Using the records below, filter out every line that lacks "setup" and copy the rest.

Input material
—————

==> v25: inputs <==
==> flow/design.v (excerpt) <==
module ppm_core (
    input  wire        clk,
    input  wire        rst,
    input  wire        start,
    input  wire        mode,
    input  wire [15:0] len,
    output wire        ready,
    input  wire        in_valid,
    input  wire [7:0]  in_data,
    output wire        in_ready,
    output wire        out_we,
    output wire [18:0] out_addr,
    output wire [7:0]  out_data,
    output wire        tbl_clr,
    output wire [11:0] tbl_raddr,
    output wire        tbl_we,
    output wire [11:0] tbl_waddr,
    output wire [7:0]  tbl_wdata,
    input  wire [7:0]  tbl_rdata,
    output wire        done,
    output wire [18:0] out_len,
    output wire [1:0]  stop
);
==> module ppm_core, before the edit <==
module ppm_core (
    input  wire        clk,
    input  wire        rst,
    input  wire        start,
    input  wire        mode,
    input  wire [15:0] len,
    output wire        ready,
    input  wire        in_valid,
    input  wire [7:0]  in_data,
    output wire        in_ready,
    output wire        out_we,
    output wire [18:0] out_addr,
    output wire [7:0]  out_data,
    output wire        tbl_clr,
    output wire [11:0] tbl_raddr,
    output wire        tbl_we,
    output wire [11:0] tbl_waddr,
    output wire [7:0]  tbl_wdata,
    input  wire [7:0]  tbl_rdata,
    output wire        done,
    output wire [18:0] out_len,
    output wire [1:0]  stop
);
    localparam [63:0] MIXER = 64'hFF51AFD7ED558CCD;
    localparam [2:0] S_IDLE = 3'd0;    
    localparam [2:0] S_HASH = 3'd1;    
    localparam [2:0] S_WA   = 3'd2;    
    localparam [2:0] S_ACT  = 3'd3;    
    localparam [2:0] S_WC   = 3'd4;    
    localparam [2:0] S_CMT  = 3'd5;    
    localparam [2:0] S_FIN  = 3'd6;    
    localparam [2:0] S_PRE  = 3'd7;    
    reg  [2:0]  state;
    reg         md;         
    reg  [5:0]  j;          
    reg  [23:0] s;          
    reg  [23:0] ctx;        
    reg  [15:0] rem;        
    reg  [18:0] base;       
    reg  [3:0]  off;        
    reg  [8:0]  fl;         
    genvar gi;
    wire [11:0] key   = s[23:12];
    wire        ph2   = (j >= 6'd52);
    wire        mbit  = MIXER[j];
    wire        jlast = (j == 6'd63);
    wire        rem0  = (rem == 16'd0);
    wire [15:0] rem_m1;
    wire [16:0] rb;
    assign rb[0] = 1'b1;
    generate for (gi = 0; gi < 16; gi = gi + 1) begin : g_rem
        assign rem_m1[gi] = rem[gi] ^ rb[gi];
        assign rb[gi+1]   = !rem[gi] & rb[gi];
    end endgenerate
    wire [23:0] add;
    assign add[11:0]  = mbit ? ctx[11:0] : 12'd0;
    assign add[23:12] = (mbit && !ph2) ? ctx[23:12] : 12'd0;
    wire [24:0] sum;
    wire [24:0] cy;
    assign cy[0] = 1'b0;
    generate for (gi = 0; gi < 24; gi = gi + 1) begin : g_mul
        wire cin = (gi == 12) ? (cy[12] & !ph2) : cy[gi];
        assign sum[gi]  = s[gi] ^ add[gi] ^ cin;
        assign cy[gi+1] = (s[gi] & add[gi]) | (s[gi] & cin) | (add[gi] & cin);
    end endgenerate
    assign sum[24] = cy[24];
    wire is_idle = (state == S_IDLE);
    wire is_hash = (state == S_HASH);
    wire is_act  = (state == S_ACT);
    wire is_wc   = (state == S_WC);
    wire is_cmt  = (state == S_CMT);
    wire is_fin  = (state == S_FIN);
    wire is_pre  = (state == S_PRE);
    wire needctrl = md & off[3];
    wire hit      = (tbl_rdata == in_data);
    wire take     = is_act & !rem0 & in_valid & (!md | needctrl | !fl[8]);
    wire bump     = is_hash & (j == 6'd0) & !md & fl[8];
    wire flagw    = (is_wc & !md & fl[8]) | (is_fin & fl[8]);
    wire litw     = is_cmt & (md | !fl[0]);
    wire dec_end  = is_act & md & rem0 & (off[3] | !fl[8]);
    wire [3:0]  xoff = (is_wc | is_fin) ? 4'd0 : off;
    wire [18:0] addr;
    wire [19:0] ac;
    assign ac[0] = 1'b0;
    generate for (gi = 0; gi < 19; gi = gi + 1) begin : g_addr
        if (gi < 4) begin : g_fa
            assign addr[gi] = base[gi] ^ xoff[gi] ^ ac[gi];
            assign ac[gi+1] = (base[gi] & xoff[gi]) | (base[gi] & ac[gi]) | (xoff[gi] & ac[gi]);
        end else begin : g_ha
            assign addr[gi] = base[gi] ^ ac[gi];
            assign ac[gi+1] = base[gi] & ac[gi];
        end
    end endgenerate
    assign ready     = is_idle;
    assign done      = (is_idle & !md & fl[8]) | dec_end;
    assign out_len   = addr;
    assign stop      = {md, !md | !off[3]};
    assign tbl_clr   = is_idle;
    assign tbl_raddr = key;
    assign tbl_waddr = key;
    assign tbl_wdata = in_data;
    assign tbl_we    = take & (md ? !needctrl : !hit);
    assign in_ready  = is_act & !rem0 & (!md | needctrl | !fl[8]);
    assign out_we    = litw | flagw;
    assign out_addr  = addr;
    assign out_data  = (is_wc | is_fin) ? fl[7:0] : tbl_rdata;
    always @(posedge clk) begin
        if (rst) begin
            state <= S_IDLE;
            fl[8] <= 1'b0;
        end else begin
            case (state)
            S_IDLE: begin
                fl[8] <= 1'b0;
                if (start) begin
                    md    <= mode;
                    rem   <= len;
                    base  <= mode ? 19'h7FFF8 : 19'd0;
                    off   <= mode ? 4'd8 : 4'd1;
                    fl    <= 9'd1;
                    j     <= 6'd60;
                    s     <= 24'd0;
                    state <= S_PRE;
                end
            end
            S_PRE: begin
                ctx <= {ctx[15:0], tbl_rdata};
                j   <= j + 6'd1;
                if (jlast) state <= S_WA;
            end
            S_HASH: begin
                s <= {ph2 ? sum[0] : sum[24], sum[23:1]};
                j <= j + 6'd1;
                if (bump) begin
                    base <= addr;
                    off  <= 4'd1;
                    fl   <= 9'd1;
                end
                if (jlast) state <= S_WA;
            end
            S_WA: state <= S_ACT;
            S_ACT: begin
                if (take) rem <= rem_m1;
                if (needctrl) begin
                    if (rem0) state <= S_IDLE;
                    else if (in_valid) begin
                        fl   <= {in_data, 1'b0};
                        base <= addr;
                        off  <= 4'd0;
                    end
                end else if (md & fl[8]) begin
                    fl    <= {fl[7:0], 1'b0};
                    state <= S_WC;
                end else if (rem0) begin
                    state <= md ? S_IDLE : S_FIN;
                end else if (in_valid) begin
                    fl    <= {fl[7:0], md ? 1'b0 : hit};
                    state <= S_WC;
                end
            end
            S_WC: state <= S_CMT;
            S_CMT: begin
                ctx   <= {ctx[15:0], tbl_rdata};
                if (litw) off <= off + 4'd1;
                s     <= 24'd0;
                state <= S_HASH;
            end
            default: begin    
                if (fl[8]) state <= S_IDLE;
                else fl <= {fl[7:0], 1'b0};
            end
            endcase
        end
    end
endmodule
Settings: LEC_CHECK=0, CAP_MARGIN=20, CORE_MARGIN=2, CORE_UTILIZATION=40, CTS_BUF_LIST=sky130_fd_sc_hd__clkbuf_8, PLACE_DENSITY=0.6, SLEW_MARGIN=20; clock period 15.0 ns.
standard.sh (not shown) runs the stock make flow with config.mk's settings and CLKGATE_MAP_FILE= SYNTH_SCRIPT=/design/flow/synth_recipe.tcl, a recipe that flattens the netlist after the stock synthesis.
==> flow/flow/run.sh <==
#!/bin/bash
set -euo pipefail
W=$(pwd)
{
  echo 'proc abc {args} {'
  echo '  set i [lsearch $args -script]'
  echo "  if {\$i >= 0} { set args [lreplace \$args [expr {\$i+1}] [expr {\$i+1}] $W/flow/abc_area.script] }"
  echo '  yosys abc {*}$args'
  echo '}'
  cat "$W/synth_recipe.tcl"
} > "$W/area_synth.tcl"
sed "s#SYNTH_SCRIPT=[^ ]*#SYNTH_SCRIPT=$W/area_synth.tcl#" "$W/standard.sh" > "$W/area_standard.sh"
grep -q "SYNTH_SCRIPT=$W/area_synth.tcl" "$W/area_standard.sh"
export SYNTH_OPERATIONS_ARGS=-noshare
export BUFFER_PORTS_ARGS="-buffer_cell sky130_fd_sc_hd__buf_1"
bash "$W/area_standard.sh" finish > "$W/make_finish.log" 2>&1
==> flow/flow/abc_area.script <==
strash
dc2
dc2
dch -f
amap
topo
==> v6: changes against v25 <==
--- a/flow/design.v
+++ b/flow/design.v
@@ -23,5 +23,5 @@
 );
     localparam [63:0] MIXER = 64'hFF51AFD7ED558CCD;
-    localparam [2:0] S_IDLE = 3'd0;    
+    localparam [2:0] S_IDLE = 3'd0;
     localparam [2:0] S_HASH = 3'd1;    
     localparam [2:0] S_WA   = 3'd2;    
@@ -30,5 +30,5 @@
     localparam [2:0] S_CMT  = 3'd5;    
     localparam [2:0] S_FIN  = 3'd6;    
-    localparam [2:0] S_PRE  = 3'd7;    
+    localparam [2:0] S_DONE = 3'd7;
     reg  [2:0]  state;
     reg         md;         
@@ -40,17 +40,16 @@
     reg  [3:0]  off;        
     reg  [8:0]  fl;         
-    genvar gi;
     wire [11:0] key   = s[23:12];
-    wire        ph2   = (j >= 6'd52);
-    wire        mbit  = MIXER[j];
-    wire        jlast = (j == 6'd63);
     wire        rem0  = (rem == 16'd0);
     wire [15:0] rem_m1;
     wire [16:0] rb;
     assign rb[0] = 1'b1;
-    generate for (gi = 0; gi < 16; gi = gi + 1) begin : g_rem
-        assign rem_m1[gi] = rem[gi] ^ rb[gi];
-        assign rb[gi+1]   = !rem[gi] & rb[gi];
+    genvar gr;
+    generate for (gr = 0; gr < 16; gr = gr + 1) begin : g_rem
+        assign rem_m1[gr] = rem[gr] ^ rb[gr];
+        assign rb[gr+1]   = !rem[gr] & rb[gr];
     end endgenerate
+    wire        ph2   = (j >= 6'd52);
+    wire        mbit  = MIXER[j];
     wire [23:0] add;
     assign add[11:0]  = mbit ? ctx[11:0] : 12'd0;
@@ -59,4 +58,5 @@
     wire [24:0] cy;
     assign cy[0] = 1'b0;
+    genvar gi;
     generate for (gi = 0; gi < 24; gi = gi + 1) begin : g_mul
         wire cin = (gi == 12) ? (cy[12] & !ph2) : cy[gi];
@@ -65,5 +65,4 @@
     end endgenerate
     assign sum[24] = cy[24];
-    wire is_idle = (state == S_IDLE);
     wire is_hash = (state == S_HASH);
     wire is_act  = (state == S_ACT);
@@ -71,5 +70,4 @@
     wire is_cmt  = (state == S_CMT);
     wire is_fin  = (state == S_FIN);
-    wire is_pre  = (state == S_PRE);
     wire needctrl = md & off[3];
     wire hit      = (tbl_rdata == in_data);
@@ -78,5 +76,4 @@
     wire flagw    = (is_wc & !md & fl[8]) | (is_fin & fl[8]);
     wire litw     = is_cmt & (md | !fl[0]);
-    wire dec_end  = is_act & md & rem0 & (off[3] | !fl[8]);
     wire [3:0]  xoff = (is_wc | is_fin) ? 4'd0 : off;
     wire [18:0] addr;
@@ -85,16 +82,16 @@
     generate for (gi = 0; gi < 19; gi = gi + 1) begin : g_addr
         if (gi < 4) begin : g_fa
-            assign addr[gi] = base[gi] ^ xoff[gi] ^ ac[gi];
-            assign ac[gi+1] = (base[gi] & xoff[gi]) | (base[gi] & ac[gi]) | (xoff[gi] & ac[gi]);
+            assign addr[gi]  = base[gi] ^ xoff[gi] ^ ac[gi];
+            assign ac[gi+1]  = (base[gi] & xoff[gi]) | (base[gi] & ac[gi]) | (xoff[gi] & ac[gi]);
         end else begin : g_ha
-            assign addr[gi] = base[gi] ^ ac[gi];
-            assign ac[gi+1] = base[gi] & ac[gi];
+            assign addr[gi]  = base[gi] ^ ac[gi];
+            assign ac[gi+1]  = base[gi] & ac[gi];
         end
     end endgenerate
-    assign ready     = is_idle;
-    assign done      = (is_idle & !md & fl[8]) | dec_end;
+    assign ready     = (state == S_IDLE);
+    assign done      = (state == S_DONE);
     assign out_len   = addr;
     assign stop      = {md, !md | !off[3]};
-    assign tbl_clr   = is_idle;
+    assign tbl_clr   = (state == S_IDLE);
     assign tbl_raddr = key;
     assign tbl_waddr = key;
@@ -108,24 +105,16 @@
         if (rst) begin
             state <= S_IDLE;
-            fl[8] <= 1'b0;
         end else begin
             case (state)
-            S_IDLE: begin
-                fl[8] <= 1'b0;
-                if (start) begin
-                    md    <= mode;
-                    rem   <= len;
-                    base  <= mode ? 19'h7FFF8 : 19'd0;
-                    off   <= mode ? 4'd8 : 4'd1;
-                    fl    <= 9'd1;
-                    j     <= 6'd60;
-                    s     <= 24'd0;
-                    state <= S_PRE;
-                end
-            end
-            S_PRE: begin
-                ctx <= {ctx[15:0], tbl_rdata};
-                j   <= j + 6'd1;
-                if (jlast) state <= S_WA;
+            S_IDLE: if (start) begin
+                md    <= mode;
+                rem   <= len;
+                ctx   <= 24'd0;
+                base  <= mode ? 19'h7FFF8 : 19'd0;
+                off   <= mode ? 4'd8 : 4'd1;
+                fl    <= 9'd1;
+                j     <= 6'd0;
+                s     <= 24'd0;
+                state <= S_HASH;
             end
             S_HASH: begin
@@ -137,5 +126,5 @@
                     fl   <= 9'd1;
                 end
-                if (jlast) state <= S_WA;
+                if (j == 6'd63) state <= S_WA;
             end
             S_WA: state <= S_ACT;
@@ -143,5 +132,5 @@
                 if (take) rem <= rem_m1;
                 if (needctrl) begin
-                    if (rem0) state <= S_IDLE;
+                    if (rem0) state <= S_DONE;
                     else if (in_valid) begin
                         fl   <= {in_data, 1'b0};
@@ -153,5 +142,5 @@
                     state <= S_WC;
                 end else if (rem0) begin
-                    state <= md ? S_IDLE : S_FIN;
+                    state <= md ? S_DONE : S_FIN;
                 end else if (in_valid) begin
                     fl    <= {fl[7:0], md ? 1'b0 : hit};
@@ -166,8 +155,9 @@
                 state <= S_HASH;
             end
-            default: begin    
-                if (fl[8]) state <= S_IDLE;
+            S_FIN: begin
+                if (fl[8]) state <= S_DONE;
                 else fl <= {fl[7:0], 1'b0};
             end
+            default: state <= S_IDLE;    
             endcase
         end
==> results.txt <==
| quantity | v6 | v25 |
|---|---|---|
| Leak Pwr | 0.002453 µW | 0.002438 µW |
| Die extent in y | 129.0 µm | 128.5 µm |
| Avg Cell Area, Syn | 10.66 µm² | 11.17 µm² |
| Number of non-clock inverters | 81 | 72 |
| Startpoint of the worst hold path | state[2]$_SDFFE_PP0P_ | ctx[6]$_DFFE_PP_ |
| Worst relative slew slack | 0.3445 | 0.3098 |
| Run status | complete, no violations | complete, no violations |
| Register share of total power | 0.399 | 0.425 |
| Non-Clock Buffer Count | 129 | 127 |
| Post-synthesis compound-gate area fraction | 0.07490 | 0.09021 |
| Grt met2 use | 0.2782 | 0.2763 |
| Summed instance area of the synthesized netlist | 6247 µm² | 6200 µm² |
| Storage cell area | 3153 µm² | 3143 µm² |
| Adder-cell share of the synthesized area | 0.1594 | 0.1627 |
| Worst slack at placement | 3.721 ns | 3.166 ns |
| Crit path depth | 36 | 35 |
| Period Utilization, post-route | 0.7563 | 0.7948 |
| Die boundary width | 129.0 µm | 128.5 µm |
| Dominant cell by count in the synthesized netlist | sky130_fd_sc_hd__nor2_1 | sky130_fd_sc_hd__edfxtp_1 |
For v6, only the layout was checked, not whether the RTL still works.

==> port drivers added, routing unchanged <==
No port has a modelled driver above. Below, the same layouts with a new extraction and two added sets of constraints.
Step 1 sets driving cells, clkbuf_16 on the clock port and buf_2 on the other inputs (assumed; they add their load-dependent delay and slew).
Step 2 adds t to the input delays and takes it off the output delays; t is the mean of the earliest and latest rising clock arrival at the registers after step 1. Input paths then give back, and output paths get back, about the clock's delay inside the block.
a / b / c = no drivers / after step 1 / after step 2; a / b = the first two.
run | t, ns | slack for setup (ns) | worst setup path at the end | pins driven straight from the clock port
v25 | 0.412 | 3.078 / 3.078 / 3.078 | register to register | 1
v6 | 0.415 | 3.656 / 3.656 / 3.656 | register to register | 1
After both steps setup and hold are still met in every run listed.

—————

Written solution
run | t, ns | slack for setup (ns) | worst setup path at the end | pins driven straight from the clock port
After both steps setup and hold are still met in every run listed.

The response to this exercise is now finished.